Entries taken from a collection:
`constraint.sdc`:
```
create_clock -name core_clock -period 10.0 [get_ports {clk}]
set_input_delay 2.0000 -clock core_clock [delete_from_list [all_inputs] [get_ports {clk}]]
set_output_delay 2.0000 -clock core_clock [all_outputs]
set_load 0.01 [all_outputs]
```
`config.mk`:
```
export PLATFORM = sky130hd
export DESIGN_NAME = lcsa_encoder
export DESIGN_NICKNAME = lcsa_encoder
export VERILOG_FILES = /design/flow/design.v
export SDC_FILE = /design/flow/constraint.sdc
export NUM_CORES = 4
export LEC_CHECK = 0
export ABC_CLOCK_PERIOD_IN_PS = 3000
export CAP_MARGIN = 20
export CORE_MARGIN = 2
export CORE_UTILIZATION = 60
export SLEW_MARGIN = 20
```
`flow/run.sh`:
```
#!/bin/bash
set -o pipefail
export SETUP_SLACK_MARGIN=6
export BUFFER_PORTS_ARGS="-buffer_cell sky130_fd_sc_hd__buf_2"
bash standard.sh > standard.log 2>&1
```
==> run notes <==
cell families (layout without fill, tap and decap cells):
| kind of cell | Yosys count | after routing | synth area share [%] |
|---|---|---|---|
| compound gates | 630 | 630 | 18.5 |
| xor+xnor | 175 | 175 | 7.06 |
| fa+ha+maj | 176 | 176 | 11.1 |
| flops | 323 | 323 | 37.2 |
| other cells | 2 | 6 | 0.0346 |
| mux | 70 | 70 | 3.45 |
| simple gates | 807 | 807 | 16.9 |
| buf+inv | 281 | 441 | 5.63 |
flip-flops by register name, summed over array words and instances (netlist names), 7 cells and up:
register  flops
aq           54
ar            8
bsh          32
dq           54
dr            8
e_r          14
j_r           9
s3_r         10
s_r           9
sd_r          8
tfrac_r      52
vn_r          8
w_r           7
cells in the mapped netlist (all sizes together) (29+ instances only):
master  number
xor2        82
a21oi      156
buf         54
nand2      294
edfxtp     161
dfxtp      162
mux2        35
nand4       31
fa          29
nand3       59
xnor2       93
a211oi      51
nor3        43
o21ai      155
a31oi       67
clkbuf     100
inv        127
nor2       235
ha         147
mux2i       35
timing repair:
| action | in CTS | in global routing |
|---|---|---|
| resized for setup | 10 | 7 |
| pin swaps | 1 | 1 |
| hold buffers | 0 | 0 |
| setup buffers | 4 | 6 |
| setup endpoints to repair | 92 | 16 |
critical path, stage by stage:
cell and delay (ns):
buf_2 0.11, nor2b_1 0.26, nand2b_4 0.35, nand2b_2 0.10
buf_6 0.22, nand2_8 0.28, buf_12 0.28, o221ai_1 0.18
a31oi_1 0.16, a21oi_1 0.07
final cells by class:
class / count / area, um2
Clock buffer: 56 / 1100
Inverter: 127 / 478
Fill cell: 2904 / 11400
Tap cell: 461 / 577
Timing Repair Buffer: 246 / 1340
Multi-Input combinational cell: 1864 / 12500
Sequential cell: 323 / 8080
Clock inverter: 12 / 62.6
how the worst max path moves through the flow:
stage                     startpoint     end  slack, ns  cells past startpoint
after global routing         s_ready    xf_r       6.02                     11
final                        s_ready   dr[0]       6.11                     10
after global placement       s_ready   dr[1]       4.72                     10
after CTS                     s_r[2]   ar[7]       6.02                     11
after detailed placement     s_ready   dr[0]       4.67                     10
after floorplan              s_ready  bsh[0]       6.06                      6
From an optimization exercise on the open Yosys and OpenROAD flow, aimed at small area; shortcuts taken in it are not production practice. Only simulation tests tie the RTL to the original design; equivalence was not proved. Power is estimated from default activity; no workload was simulated.

==> flow/design.v (excerpt) <==
module rgbvm_core (
    input  wire        clk,
    input  wire        rst,
    input  wire        start,
    input  wire [31:0] entry_ip,
    input  wire [16:0] entry_sp,
    input  wire [16:0] stack_top,
    input  wire [16:0] stack_low,
    input  wire        budget_en,
    input  wire [31:0] budget,
    output wire        busy,
    output reg         done,
    output reg  [2:0]  status,
    output wire [31:0] res_ip,
    output wire [16:0] res_sp,
    output wire [31:0] res_count,
    output reg         mem_en,
    output reg         mem_we,
    output wire [15:0] mem_addr,
    output wire [7:0]  mem_wdata,
    input  wire [7:0]  mem_rdata,
    output wire        call_req,
    output wire [7:0]  call_id,
    output wire [16:0] call_sp,
    input  wire        call_ack,
    input  wire        call_ok,
    output wire        out_req,
    output wire [7:0]  out_data,
    input  wire        out_ack,
    input  wire        out_ok
);
    localparam [2:0] ST_HALTED    = 3'd0;
    localparam [2:0] ST_INVALIDOP = 3'd1;
    localparam [2:0] ST_OVERFLOW  = 3'd2;
    localparam [2:0] ST_UNDERFLOW = 3'd3;
    localparam [2:0] ST_DIVZERO   = 3'd4;
    localparam [2:0] ST_INVCALL   = 3'd5;
    localparam [2:0] ST_OOB       = 3'd6;
    localparam [2:0] ST_YIELDED   = 3'd7;
    localparam [7:0] OP_NOOP  = 8'h00, OP_PUSH  = 8'h01, OP_POP   = 8'h02,
                     OP_PC8   = 8'h03, OP_PC16  = 8'h04, OP_PC32  = 8'h05,
                     OP_DUP   = 8'h06, OP_SWAP  = 8'h07, OP_POP8  = 8'h08,
                     OP_PUSH8 = 8'h09, OP_CONS  = 8'h0A, OP_OUT   = 8'h0E,
                     OP_HALT  = 8'h0F, OP_ADD   = 8'h10, OP_SUB   = 8'h11,
                     OP_MUL   = 8'h12, OP_DIV   = 8'h13, OP_MOD   = 8'h14,
                     OP_INV   = 8'h15, OP_ABS   = 8'h16, OP_ADD8  = 8'h17,
                     OP_JRNZ  = 8'h20, OP_JRZ   = 8'h21, OP_JR    = 8'h22,
                     OP_CALL  = 8'h23, OP_EQ    = 8'h30, OP_NEQ   = 8'h31,
                     OP_LT    = 8'h32, OP_BT    = 8'h33, OP_LTE   = 8'h34,
  ...
Size in the first run: ~1,800 cells after synthesis, ~280 I/O pins, ~13,000 sq um of cells after synthesis.
Settings: LEC_CHECK=0, ABC_AREA=1, CAP_MARGIN=20, CORE_MARGIN=2, CORE_UTILIZATION=40, SLEW_MARGIN=20; clock period 9.5 ns.
standard.sh (not shown) runs the stock make flow with config.mk's settings and CLKGATE_MAP_FILE= SYNTH_SCRIPT=/design/flow/synth_recipe.tcl, a recipe that flattens the netlist after the stock synthesis.
==> flow/flow/run.sh <==
#!/bin/bash
set -euo pipefail
export BUFFER_PORTS_ARGS="-buffer_cell sky130_fd_sc_hd__buf_1"
bash standard.sh finish > standard_flow.log 2>&1
Change:
CTS_BUF_LIST = sky130_fd_sc_hd__clkbuf_2 sky130_fd_sc_hd__clkbuf_4 sky130_fd_sc_hd__clkbuf_8   (was unset)
CTS_CLUSTER_DIAMETER = 100   (was unset)
CTS_CLUSTER_SIZE = 40   (was unset)
Effect: Die area stays the same; worst setup slack is better by 0.037 ns; final area fell by about 1.3%; power went down by 3.9%.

Work instructions
Each line of the data above containing the string "placement" is to be copied.

Output below
after global placement       s_ready   dr[1]       4.72                     10
after detailed placement     s_ready   dr[0]       4.67                     10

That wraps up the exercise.